16 Zie, Ik heb u gegrift in de palm van mijn handen, En uw muren staan Mij steeds voor de geest!
Behold, I have inscribed you on the palms of My hands; your walls are ever before Me.
17 Die u uit uw puinen herbouwen, snellen al toe, Nu uw vernielers zijn weggetrokken.
Your builders hasten back; your destroyers and wreckers depart from you.
18 Sla uw ogen op, en zie rond: Ze zijn allen bijeen, en komen tot u! Zo waarachtig Ik leef, Spreekt Jahweh: Als een feestgewaad trekt gij ze allen aan, Gij omgordt u er mee als een bruid.
Lift up your eyes and look around. They all gather together; they come to you. As surely as I live,” declares the LORD, “you will wear them all as jewelry and put them on like a bride.
19 Want uw ruïnen en puinen En uw land, dat verwoest ligt, Waarachtig, nu worden ze voor de bewoners te eng, En die u vernielen, zijn verre!

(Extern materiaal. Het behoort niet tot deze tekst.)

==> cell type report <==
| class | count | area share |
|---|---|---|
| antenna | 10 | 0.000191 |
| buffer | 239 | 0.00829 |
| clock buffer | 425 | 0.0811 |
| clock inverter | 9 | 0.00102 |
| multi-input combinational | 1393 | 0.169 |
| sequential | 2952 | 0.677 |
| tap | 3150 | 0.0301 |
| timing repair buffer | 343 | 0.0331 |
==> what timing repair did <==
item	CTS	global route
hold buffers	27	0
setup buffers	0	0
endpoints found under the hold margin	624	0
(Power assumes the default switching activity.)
<file path="src/design/poly_eval_mean_abs_error_defines.svh">
// Assertion macros shared by the block's modules.
`ifndef POLY_EVAL_MEAN_ABS_ERROR_DEFINES_SVH
`define POLY_EVAL_MEAN_ABS_ERROR_DEFINES_SVH
`ifndef NO_ASSERTIONS
`define PEM_ASSERT(label, clk, rst_n, prop, msg) \
  label: assert property (@(posedge clk) disable iff (!rst_n) prop) else $error(msg);
`define PEM_ASSERT_ONEHOT(label, clk, rst_n, sig, msg) \
  label: assert property (@(posedge clk) disable iff (!rst_n) $onehot(sig)) else $error(msg);
`else
`define PEM_ASSERT(label, clk, rst_n, prop, msg)
`define PEM_ASSERT_ONEHOT(label, clk, rst_n, sig, msg)
`endif
`endif

</file>
<file path="src/design/pem_pkg.sv">
`timescale 1ns / 1ps
package pem_pkg;

  localparam int unsigned CoefW = 48;
  localparam int unsigned DataW = 32;
  localparam int unsigned SumW  = 48;

  // Configuration register indexes.
  localparam logic [2:0] RegCoef0  = 3'd0;
  localparam logic [2:0] RegCoef1  = 3'd1;
  localparam logic [2:0] RegCoef2  = 3'd2;
  localparam logic [2:0] RegCoef3  = 3'd3;
  localparam logic [2:0] RegDegree = 3'd4;

  // Commands from the controller to the datapath.
  typedef struct packed {
    logic load;      // capture the point, load the top coefficient
    logic mul;       // register the low half of the acc * x magnitude product
    logic mul_hi;    // register the high half of the acc * x magnitude product
    logic add;       // finish one Horner step
    logic finish;    // form fitted value and error, update sum and count
    logic div_start; // start the mean division
    logic div_step;  // one bit of the restoring division
    logic out_load;  // move the result into the output register
  } pem_cmd_t;

  // Status from the datapath to the controller.
  typedef struct packed {
    logic steps_left; // Horner steps remain
    logic last;       // captured point closes the set
    logic div_done;   // division finished
  } pem_sts_t;

endpackage

</file>
<file path="src/design/pem_ctrl.sv">
`timescale 1ns / 1ps
`include "poly_eval_mean_abs_error_defines.svh"
module pem_ctrl
  import pem_pkg::*;
(
  input  logic     clk_i,
  input  logic     rst_ni,
  input  logic     in_valid_i,
  output logic     in_ready_o,
  input  logic     out_busy_i,
  input  pem_sts_t sts_i,
  output pem_cmd_t cmd_o
);

  typedef enum logic [6:0] {
    StIdle   = 7'b0000001,
    StMul    = 7'b0000010,
    StMulHi  = 7'b0000100,
    StAdd    = 7'b0001000,
    StFinish = 7'b0010000,
    StDiv    = 7'b0100000,
    StOut    = 7'b1000000
  } state_e;

  state_e state_q, state_d;

  // A new point enters only when no work is in flight.
  assign in_ready_o = (state_q == StIdle);

  // Next state and command decode.
  always_comb begin
    state_d = state_q;
    cmd_o   = '0;
    case (state_q)
      StIdle: begin
        if (in_valid_i) begin
          cmd_o.load = 1'b1;
          state_d    = StMul;
        end
      end
      StMul: begin
        if (sts_i.steps_left) begin
          cmd_o.mul = 1'b1;
          state_d   = StMulHi;
        end else begin
          state_d = StFinish;
        end
      end
      StMulHi: begin
        cmd_o.mul_hi = 1'b1;
        state_d      = StAdd;
      end
      StAdd: begin
        cmd_o.add = 1'b1;
        state_d   = StMul;
      end
      StFinish: begin
        cmd_o.finish = 1'b1;
        if (sts_i.last) begin
          cmd_o.div_start = 1'b1;
          state_d         = StDiv;
        end else begin
          state_d = StOut;
        end
      end
      StDiv: begin
        if (sts_i.div_done) begin
          state_d = StOut;
        end else begin
          cmd_o.div_step = 1'b1;
        end
      end
      StOut: begin
        if (!out_busy_i) begin
          cmd_o.out_load = 1'b1;
          state_d        = StIdle;
        end
      end
      default: state_d = StIdle;
    endcase
  end

  always_ff @(posedge clk_i or negedge rst_ni) begin
    if (!rst_ni) begin
      state_q <= StIdle;
    end else begin
      state_q <= state_d;
    end
  end

  `PEM_ASSERT_ONEHOT(a_state_onehot, clk_i, rst_ni, state_q, "state register not one-hot")
  `PEM_ASSERT(a_load_from_idle, clk_i, rst_ni, cmd_o.load |=> (state_q == StMul), "load did not start evaluation")
  `PEM_ASSERT(a_out_to_idle, clk_i, rst_ni, cmd_o.out_load |=> in_ready_o, "output did not free the input")

endmodule

</file>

For your ruined and desolate places and your ravaged land will now indeed be too small for your people, and those who devoured you will be far away.
20 Weer zullen ze het u in de oren roepen, De zonen van u, die kinderloos waart: De ruimte is veel te klein voor mij; Maak plaats, opdat ik kan wonen!

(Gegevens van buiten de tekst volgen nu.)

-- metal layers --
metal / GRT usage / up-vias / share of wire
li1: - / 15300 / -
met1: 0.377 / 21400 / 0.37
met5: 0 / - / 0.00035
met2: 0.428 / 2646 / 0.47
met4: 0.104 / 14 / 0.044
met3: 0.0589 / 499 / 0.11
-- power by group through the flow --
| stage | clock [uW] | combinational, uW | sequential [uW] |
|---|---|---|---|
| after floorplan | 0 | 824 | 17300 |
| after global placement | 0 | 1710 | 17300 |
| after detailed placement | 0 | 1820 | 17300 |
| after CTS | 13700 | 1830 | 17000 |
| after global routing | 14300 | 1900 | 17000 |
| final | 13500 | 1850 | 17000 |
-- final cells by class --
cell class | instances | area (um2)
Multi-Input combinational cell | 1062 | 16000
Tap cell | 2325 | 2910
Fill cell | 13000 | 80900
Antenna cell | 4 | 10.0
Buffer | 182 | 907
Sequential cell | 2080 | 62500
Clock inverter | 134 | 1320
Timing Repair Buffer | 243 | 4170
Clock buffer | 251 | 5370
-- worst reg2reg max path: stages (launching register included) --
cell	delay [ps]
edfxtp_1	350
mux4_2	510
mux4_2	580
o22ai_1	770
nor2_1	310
<file path="src/sv/bnf_pkg.sv">
// ----------------------------------------------------------------------------
// bnf_pkg
// Shared types, widths and codes of the batch normalisation forward unit.
// ----------------------------------------------------------------------------
package bnf_pkg;

	localparam int CHANNELS   = 64;
	localparam int CH_W       = (CHANNELS > 1) ? $clog2(CHANNELS) : 1;
	localparam int CHAN_FLD_W = 6;
	localparam int KIND_W     = 3;
	localparam int CFG_IDX_W  = 3;
	localparam int CFG_DATA_W = 21;

	// iterative divider: 57-bit dividend, 32-bit divisor
	localparam int DIV_NUM_W  = 57;
	localparam int DIV_DEN_W  = 32;
	localparam int DIV_CNT_W  = $clog2(DIV_NUM_W);

	// iterative square root: 50-bit radicand, 25-bit root
	localparam int SQRT_IN_W  = 50;
	localparam int SQRT_OUT_W = SQRT_IN_W / 2;
	localparam int SQRT_CNT_W = $clog2(SQRT_OUT_W);

	localparam logic signed [31:0] Q_ONE = 32'sd65536;

	localparam logic [KIND_W-1:0] KIND_LOAD = 3'd0;
	localparam logic [KIND_W-1:0] KIND_SUM  = 3'd1;
	localparam logic [KIND_W-1:0] KIND_MEAN = 3'd2;
	localparam logic [KIND_W-1:0] KIND_SQ   = 3'd3;
	localparam logic [KIND_W-1:0] KIND_VAR  = 3'd4;
	localparam logic [KIND_W-1:0] KIND_NORM = 3'd5;

	localparam logic [CFG_IDX_W-1:0] REG_SAMPLE_COUNT = 3'd0;
	localparam logic [CFG_IDX_W-1:0] REG_MOMENTUM     = 3'd1;
	localparam logic [CFG_IDX_W-1:0] REG_EPSILON      = 3'd2;
	localparam logic [CFG_IDX_W-1:0] REG_TRAIN_MODE   = 3'd3;
	localparam logic [CFG_IDX_W-1:0] REG_BYPASS       = 3'd4;
	localparam logic [CFG_IDX_W-1:0] REG_SCALE_SHIFT  = 3'd5;

	typedef struct packed {
		logic signed [55:0] sum;
		logic signed [31:0] bmean;
		logic signed [31:0] bvar;
		logic signed [31:0] rmean;
		logic signed [31:0] rvar;
		logic signed [31:0] miu;
		logic signed [31:0] inv;
	} stats_row_t;

	typedef struct packed {
		logic signed [31:0] gamma;
		logic signed [31:0] beta;
	} param_row_t;

	localparam int STATS_W = $bits(stats_row_t);
	localparam int PARAM_W = $bits(param_row_t);

endpackage

</file>
<file path="src/sv/bnf_isqrt.sv">
// ----------------------------------------------------------------------------
// bnf_isqrt
// Digit-by-digit integer square root, one root bit per cycle (floor).
// ----------------------------------------------------------------------------
module bnf_isqrt import bnf_pkg::*; (
	input  logic                  clk,
	input  logic                  arst_n,
	input  logic                  start,
	input  logic [SQRT_IN_W-1:0]  x,
	output logic                  done,
	output logic [SQRT_OUT_W-1:0] root
);
	logic                  busy_q;
	logic                  done_q;
	logic [SQRT_CNT_W-1:0] cnt_q;
	logic [SQRT_IN_W-1:0]  xs_q;
	logic [SQRT_OUT_W+1:0] rem_q;
	logic [SQRT_OUT_W-1:0] root_q;
	logic [SQRT_OUT_W+3:0] rem_t;
	logic [SQRT_OUT_W+3:0] trial;
	logic [SQRT_OUT_W+3:0] diff;
	logic                  ge;

	assign rem_t = {rem_q, xs_q[SQRT_IN_W-1 -: 2]};
	assign trial = {2'b00, root_q, 2'b01};
	assign diff  = rem_t - trial;
	assign ge    = rem_t >= trial;

	always_ff @(posedge clk or negedge arst_n) begin
		if (!arst_n) begin
			busy_q <= 1'b0;
			done_q <= 1'b0;
			cnt_q  <= '0;
		end else begin
			done_q <= 1'b0;
			if (start) begin
				busy_q <= 1'b1;
				cnt_q  <= SQRT_CNT_W'(SQRT_OUT_W - 1);
			end else if (busy_q) begin
				if (cnt_q == '0) begin
					busy_q <= 1'b0;
					done_q <= 1'b1;
				end else begin
					cnt_q <= cnt_q - 1'b1;
				end
			end
		end
	end

	always_ff @(posedge clk) begin
		if (start) begin
			xs_q   <= x;
			rem_q  <= '0;
			root_q <= '0;
		end else if (busy_q) begin
			xs_q   <= {xs_q[SQRT_IN_W-3:0], 2'b00};
			rem_q  <= ge ? diff[SQRT_OUT_W+1:0] : rem_t[SQRT_OUT_W+1:0];
			root_q <= {root_q[SQRT_OUT_W-2:0], ge};
		end
	end

	assign done = done_q;
	assign root = root_q;
endmodule

</file>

Yet the children of your bereavement will say in your hearing, ‘This place is too small for us; make room for us to live here.’
21 Dan zult ge zeggen bij uzelf: Wie heeft mij dezen gebaard? Ik had toch geen kinderen, Ik was toch onvruchtbaar! Ik was verbannen en verstoten: Wie dan heeft ze groot gebracht; Zie, alleen was ik overgebleven: Waar komen ze dan vandaan?

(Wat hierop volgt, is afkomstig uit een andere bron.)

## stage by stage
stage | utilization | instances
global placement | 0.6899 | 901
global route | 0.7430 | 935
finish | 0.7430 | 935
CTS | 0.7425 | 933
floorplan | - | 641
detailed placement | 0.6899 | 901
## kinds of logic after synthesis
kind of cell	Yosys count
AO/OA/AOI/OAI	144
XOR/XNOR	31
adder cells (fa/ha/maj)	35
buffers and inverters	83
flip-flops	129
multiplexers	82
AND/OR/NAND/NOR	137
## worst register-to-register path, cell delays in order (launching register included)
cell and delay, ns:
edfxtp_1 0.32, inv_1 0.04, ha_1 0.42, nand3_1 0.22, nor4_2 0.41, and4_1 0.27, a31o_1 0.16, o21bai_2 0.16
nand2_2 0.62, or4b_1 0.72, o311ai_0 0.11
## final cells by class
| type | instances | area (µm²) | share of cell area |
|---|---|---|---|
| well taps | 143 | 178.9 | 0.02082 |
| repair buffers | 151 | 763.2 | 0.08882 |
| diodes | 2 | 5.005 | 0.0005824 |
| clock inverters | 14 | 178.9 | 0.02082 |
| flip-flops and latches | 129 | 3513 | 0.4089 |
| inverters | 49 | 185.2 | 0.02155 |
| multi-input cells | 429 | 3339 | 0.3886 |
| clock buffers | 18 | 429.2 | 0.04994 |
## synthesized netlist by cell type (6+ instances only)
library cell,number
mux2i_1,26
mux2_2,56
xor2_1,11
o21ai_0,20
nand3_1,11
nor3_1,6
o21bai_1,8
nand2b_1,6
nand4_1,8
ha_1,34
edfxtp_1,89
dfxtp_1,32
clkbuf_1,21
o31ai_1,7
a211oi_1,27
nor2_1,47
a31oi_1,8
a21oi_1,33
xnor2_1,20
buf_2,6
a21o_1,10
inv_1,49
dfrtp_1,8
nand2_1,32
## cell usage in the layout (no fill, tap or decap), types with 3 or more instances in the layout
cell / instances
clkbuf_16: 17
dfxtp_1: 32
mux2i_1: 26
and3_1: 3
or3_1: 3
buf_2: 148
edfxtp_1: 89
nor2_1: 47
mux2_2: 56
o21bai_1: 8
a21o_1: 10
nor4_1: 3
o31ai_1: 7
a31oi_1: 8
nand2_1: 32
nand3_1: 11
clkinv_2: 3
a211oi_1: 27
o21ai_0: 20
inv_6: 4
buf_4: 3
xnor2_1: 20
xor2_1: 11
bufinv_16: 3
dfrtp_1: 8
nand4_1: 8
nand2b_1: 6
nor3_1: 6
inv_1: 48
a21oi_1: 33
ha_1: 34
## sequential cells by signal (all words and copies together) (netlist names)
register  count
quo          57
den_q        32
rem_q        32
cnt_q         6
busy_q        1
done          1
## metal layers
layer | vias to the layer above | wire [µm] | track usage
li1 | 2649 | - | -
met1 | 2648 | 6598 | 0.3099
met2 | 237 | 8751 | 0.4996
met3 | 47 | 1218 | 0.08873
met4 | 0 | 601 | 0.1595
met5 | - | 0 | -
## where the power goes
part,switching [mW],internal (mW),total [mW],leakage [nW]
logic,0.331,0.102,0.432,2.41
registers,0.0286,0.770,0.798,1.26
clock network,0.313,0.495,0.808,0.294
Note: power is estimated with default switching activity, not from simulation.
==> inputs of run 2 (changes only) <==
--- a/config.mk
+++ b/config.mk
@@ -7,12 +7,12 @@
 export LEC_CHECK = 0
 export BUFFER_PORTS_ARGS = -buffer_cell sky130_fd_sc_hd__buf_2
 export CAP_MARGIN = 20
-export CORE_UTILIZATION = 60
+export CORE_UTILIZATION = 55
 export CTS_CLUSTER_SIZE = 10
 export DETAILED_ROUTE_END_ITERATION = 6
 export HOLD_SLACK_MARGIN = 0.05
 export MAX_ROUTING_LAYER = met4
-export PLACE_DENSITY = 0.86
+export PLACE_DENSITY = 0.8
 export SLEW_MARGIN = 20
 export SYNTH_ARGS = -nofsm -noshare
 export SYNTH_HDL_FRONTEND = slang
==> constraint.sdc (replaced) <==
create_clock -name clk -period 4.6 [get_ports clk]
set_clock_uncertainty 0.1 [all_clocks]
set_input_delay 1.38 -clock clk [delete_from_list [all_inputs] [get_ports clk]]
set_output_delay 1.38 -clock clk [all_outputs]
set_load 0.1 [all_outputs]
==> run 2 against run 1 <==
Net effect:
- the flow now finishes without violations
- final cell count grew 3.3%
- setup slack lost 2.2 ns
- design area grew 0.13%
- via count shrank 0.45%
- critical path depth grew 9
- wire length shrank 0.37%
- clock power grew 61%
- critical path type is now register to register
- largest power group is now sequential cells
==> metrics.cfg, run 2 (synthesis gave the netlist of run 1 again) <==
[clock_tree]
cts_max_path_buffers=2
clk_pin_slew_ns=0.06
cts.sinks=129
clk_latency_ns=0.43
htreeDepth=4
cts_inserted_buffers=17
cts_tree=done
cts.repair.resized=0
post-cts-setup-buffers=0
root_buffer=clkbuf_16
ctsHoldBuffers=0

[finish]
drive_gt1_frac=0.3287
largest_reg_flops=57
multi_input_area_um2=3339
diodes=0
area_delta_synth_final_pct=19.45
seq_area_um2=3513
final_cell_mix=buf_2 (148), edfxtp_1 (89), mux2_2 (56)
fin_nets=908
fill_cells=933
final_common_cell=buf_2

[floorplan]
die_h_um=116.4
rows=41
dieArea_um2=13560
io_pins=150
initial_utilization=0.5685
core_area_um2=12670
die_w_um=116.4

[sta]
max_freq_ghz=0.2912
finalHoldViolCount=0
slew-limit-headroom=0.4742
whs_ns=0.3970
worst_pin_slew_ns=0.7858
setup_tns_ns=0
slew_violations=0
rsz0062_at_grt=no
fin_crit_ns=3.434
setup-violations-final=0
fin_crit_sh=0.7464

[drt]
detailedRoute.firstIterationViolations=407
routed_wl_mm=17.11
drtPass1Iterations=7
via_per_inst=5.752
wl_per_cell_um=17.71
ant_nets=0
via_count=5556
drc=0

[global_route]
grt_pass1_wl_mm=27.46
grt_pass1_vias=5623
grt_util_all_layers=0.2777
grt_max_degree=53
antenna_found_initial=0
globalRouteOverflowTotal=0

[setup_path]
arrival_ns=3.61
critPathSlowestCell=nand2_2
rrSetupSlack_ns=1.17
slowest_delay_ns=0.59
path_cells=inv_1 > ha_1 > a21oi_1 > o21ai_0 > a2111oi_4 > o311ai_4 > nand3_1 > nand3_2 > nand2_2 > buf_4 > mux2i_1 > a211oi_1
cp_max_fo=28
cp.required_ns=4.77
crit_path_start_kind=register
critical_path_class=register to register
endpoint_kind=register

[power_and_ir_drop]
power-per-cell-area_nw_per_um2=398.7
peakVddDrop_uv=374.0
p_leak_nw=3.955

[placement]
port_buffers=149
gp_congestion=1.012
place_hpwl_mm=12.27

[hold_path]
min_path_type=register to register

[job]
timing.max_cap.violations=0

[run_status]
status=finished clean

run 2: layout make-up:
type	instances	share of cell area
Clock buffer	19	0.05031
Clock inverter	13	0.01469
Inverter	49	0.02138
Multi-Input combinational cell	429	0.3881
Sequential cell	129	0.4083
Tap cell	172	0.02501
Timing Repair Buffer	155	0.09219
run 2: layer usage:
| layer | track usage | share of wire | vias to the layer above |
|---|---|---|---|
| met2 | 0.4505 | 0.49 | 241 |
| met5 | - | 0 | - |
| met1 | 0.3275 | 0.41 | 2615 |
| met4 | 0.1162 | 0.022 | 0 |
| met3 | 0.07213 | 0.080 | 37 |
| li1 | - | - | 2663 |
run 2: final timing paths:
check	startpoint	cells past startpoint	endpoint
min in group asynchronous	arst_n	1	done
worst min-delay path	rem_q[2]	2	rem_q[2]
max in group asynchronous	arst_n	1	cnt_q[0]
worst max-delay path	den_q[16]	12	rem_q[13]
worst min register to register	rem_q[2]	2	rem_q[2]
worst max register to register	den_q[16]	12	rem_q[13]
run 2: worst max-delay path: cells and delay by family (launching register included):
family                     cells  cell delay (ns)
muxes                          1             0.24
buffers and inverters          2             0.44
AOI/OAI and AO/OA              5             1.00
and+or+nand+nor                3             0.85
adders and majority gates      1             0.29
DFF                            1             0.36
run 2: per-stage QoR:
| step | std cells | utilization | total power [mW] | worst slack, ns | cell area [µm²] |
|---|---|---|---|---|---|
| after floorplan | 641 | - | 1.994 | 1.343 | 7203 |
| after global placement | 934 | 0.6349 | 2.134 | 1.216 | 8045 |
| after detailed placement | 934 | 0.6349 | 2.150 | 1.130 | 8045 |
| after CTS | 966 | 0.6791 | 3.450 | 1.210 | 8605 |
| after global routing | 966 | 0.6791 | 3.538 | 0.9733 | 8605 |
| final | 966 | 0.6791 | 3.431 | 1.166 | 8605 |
$ cat config.mk
export PLATFORM = sky130hd
export DESIGN_NAME = cpu_port_and_bank_decoder
export DESIGN_NICKNAME = d
export VERILOG_FILES = /design/src/rtl/cpbd_pkg.sv /design/src/rtl/cpbd_port_logic.sv /design/src/rtl/cpu_port_and_bank_decoder.sv
export SDC_FILE = /design/constraint.sdc
export NUM_CORES = 1
export LEC_CHECK = 0
export BUFFER_PORTS_ARGS = -buffer_cell sky130_fd_sc_hd__buf_2
export CORE_MARGIN = 4
export CORE_UTILIZATION = 51
export DETAILED_ROUTE_END_ITERATION = 10
export HOLD_SLACK_MARGIN = 0.15
export MAX_ROUTING_LAYER = met4
export PLACE_DENSITY = 0.77
export RECOVER_POWER = 50
export SETUP_SLACK_MARGIN = 0.3
export SYNTH_ARGS = -nofsm -noshare
export SYNTH_HDL_FRONTEND = slang
export SYNTH_SLANG_ARGS = --single-unit
$ cat constraint.sdc
create_clock -name clk -period 2.23 [get_ports clk]
set_input_delay 0.3345 -clock clk [delete_from_list [all_inputs] [get_ports clk]]
set_output_delay 0.3345 -clock clk [all_outputs]
set_load 0.02 [all_outputs]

Then you will say in your heart, ‘Who has begotten these for me? I was bereaved and barren; I was exiled and rejected. So who has reared them? Look, I was left all alone, so where did they come from?’”
22 Zo spreekt de Heer, Jahweh, uw God: Zie, Ik hef mijn hand op naar de naties, Steek mijn banier omhoog naar de volken: Uw zonen brengen ze aan, aan hun boezem gedrukt, Uw dochters worden op de schouders gedragen;
This is what the Lord GOD says: “Behold, I will lift up My hand to the nations, and raise My banner to the peoples. They will bring your sons in their arms and carry your daughters on their shoulders.
23 Koningen zullen uw opvoeders zijn, Hun vorstinnen uw voedsters! Ze werpen zich voor u neer, het gezicht op de grond, En likken het stof van uw voeten; Zo zult ge erkennen, dat Ik Jahweh ben, Dat wie op Mij hopen, niet worden beschaamd!
Kings will be your foster fathers, and their queens your nursing mothers. They will bow to you facedown and lick the dust at your feet. Then you will know that I am the LORD; those who hope in Me will never be put to shame.”
24 Zal dan den sterke zijn prooi nog worden ontrukt, De gevangene zijn tyran nog ontsnappen?
Can the plunder be snatched from the mighty, or the captives of a tyrant be delivered?
25 Ja! Zelfs den sterke wordt de gevangene ontrukt, De prooi zal den tyran nog ontsnappen! Want zo spreekt Jahweh: Ikzelf zal uw bestrijders bekampen En uw zonen verlossen;
Indeed, this is what the LORD says: “Even the captives of the mighty will be taken away, and the plunder of the tyrant will be retrieved; I will contend with those who contend with you, and I will save your children.
26 Uw verdrukkers zal Ik hun eigen vlees laten eten, En dronken zullen ze worden van hun eigen bloed als van most. Dan zullen alle mensen weten, Dat Ik, Jahweh, het ben, die u redt, Jakobs Sterke, uw Verlosser!
I will make your oppressors eat their own flesh; they will be drunk on their own blood, as with wine. Then all mankind will know that I, the LORD, am your Savior and your Redeemer, the Mighty One of Jacob.”